Approaches that focus on characterization rather than complete identification could be considered “threat agnostic.” Rather than focusing on any one threat, threat agnostic approaches would be broad enough to cover a wide range of agents because they are able to focus on the attributes of a microbe and how it is impacting the host. Such threat agnostic approaches (ie, that do not rely on determining the identity of the agent or pathogen) show early promise—which will only increase—for improving biodefense and public health preparedness and response.
The 6 commentaries featured in Part 1 of this special feature discuss the use of threat agnostic technologies for biodefense and public health preparedness and response. Specifically, this issue focuses on how surveillance and situational awareness can be augmented by a threat agnostic approach.

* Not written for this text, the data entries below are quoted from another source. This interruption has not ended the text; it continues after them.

### src/rtl/key_debounce_ch.sv
// One debounce channel: 2-flop synchronizer, stability counter and a
// hysteretic 4-state FSM producing a clean level plus press/release pulses.
module key_debounce_ch
  import key_debounce_pkg::*;
#(
  parameter int DEBOUNCE_CYCLES = DEBOUNCE_5MS_50MHZ
) (
  input  logic i_clk,
  input  logic i_rst,
  input  logic i_key_n,
  output logic o_pressed,
  output logic o_press_pulse,
  output logic o_release_pulse
);

  localparam int CNT_W = $clog2(DEBOUNCE_CYCLES + 1);
  localparam logic [CNT_W-1:0] CNT_MAX = CNT_W'(DEBOUNCE_CYCLES);
  localparam logic [CNT_W-1:0] CNT_ONE = CNT_W'(1);

  logic [1:0]       sync_q;
  logic             s;
  deb_state_e       state_q;
  logic [CNT_W-1:0] cnt_q;
  logic             press_q;
  logic             release_q;

  // Synchronize the inverted key so that 1 means pressed; resets to released.
  always_ff @(posedge i_clk or posedge i_rst) begin
    if (i_rst) begin
      sync_q <= 2'b00;
    end else begin
      sync_q <= {sync_q[0], ~i_key_n};
    end
  end

  assign s = sync_q[1];

  // Debounce FSM with counter and registered edge pulses.
  always_ff @(posedge i_clk or posedge i_rst) begin
    if (i_rst) begin
      state_q   <= ST_UP;
      cnt_q     <= '0;
      press_q   <= 1'b0;
      release_q <= 1'b0;
    end else begin
      press_q   <= 1'b0;
      release_q <= 1'b0;
      unique case (state_q)
        ST_UP: begin
          if (s) begin
            state_q <= ST_WAIT_DOWN;
            cnt_q   <= CNT_ONE;
          end
        end
        ST_WAIT_DOWN: begin
          if (!s) begin
            // Glitch: fall back silently.
            state_q <= ST_UP;
            cnt_q   <= '0;
          end else if (cnt_q == CNT_MAX) begin
            state_q <= ST_DOWN;
            cnt_q   <= '0;
            press_q <= 1'b1;
          end else begin
            cnt_q <= cnt_q + CNT_ONE;
          end
        end
        ST_DOWN: begin
          if (!s) begin
            state_q <= ST_WAIT_UP;
            cnt_q   <= CNT_ONE;
          end
        end
        ST_WAIT_UP: begin
          if (s) begin
            state_q <= ST_DOWN;
            cnt_q   <= '0;
          end else if (cnt_q == CNT_MAX) begin
            state_q   <= ST_UP;
            cnt_q     <= '0;
            release_q <= 1'b1;
          end else begin
            cnt_q <= cnt_q + CNT_ONE;
          end
        end
        default: begin
          state_q <= ST_UP;
          cnt_q   <= '0;
        end
      endcase
    end
  end

  // Level stays high through the release wait, so bounces never toggle it.
  assign o_pressed       = (state_q == ST_DOWN) || (state_q == ST_WAIT_UP);
  assign o_press_pulse   = press_q;
  assign o_release_pulse = release_q;

endmodule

The commentaries included span several important aspects of this technological approach at different levels of granularity. For example, Knight and Sureka 1 and Awan et al 2 present a broad philosophical approach to the problem in their respective pieces on biological intelligence and the value of information framework. Also included are tactical pieces: Hick et al 3 focus on the information needed during all healthcare threats while Goldberg et al 4 look specifically at the now almost routine practice of wastewater collection and sequencing as a way to proactively monitor potential public health threats. The piece by Adams et al 5 focuses on what types of information public health agencies would value from a threat agnostic perspective, which complements the article by Morton et al 6 discussing the challenges and opportunities in pathogen agnostic sequencing for public health surveillance and the Global Emerging Infections Surveillance Program.
As a whole, this collection of commentaries can be thought of as laying the foundation of the value proposition of threat agnostic approaches that, when coupled with other more specific pathogen approaches, will engender greater resiliency to infectious disease threats—whatever their nature.